[What you will do]: Please repeat the lines below, exactly and only, from the one that holds "nand3 | 13 |" through the one that holds "clock inverters | 14 | 151".

╭─ Input data

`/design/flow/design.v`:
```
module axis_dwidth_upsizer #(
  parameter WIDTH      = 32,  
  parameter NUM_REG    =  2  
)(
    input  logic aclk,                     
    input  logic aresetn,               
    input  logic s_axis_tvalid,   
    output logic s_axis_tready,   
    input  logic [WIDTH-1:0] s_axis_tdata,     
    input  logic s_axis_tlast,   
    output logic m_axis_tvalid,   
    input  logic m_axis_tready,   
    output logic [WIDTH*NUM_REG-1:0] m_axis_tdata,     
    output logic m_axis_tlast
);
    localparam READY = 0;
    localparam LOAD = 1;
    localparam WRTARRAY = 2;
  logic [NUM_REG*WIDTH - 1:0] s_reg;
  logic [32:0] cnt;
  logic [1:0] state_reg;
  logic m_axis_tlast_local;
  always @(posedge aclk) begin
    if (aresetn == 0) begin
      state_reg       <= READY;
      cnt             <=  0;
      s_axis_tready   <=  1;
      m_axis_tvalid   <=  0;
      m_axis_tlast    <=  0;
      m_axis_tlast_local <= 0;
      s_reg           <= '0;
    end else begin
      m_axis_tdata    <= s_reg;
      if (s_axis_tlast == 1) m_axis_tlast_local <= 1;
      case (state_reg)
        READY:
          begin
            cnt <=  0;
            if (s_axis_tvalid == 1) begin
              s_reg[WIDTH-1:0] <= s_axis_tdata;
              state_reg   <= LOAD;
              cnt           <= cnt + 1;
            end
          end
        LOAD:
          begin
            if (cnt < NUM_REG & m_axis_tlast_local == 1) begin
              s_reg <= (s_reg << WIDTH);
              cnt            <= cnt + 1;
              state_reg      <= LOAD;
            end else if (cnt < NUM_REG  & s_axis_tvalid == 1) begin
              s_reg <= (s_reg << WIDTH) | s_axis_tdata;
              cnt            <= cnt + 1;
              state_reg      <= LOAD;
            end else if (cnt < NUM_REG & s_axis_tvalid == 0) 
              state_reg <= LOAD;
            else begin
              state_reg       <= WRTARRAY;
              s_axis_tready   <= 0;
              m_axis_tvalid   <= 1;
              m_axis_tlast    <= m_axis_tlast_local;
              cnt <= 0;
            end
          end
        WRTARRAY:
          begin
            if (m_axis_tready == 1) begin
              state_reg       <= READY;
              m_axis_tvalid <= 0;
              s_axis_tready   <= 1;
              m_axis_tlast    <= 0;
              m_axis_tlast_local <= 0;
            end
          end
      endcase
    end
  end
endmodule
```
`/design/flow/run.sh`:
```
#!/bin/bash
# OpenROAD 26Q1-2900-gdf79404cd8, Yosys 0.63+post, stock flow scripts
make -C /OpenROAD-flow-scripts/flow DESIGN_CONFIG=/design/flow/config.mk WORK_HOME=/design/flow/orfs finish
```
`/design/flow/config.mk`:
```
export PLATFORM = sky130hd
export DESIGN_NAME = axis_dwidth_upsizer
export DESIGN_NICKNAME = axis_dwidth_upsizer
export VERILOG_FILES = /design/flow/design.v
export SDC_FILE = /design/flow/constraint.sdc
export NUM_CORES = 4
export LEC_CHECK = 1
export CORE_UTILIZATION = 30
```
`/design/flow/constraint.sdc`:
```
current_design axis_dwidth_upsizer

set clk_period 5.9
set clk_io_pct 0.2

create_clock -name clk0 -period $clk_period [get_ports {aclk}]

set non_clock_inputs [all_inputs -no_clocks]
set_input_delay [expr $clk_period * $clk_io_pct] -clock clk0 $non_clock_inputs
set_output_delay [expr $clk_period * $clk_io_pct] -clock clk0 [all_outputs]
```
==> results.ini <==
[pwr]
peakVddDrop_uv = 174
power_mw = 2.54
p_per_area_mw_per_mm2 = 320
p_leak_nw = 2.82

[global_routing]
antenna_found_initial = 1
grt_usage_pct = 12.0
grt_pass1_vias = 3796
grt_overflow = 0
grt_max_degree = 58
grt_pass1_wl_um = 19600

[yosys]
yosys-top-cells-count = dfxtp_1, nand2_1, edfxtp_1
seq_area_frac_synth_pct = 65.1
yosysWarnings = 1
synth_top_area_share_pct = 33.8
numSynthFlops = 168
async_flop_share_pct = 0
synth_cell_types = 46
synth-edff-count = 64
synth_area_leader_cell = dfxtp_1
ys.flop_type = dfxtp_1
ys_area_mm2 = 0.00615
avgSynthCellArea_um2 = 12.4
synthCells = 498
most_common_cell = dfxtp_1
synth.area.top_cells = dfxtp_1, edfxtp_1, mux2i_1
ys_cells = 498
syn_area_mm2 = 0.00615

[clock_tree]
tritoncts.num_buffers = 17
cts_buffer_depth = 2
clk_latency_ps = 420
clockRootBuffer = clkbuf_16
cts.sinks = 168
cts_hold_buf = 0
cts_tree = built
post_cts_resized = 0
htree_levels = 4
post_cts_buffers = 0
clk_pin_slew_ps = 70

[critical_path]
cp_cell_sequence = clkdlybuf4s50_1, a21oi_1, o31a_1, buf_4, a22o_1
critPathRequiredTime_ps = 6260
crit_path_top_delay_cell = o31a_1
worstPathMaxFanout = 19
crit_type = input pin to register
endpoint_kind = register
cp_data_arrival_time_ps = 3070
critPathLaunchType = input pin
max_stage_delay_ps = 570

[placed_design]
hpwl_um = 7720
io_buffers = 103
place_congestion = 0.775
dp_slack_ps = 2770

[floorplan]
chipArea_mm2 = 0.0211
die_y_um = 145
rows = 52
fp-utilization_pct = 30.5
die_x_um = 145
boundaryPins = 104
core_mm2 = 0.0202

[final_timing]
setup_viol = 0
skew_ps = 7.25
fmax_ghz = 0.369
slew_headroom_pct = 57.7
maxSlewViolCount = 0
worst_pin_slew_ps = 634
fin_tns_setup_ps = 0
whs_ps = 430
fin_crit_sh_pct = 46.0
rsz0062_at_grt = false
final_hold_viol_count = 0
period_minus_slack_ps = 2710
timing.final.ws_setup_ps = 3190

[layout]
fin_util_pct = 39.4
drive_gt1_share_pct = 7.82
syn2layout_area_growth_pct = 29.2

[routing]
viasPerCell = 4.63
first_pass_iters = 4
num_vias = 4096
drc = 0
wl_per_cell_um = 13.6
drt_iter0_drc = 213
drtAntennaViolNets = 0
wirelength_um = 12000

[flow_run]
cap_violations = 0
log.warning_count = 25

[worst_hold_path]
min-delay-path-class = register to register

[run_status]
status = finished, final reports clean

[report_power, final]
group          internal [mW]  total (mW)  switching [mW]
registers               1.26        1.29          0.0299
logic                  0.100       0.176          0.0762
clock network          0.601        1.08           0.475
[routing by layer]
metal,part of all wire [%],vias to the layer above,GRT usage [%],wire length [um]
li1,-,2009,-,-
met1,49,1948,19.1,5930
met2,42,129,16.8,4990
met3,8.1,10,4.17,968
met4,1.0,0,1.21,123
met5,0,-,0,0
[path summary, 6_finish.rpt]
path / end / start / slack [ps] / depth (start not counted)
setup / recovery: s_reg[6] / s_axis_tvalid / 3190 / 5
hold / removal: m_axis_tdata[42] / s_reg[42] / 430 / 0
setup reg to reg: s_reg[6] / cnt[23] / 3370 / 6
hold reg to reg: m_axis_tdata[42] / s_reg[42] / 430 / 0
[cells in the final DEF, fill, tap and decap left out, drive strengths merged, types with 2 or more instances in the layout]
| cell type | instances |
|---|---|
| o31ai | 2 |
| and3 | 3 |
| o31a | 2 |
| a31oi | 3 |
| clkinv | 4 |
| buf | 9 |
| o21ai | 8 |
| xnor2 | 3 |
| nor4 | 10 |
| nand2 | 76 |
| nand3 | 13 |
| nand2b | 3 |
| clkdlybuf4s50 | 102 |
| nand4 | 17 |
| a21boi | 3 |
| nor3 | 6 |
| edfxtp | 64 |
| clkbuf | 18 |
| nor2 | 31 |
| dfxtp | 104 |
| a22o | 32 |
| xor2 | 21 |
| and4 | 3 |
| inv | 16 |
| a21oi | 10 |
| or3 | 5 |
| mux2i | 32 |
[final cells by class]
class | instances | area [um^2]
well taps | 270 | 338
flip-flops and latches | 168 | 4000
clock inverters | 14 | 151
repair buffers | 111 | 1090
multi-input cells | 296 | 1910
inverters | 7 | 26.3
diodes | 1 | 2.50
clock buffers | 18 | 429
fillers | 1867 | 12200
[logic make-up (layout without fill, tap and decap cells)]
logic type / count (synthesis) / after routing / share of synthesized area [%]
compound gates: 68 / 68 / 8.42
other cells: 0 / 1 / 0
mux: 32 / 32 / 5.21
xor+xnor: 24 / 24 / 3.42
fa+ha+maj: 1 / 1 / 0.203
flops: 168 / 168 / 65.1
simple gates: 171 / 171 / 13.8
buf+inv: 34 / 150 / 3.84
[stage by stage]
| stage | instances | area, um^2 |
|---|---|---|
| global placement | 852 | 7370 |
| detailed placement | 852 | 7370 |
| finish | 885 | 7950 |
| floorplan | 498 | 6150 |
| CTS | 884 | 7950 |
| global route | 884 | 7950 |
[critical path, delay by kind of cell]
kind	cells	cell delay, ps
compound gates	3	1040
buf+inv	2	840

╰─
╭─ Input data

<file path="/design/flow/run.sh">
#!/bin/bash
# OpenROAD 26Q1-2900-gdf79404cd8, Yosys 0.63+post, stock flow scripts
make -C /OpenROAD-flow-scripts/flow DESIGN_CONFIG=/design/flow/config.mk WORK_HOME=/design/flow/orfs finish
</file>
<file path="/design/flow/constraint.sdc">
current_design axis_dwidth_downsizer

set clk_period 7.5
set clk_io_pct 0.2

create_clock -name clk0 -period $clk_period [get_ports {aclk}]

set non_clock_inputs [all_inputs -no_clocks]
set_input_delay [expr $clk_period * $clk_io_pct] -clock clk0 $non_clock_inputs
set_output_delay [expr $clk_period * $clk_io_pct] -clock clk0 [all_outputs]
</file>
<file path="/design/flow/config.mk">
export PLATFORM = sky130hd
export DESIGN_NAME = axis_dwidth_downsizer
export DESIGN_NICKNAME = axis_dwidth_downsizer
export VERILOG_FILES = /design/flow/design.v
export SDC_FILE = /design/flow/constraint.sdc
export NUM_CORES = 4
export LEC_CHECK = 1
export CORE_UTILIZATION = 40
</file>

╰─

[Task response]:
| nand3 | 13 |
| nand2b | 3 |
| clkdlybuf4s50 | 102 |
| nand4 | 17 |
| a21boi | 3 |
| nor3 | 6 |
| edfxtp | 64 |
| clkbuf | 18 |
| nor2 | 31 |
| dfxtp | 104 |
| a22o | 32 |
| xor2 | 21 |
| and4 | 3 |
| inv | 16 |
| a21oi | 10 |
| or3 | 5 |
| mux2i | 32 |
[final cells by class]
class | instances | area [um^2]
well taps | 270 | 338
flip-flops and latches | 168 | 4000
clock inverters | 14 | 151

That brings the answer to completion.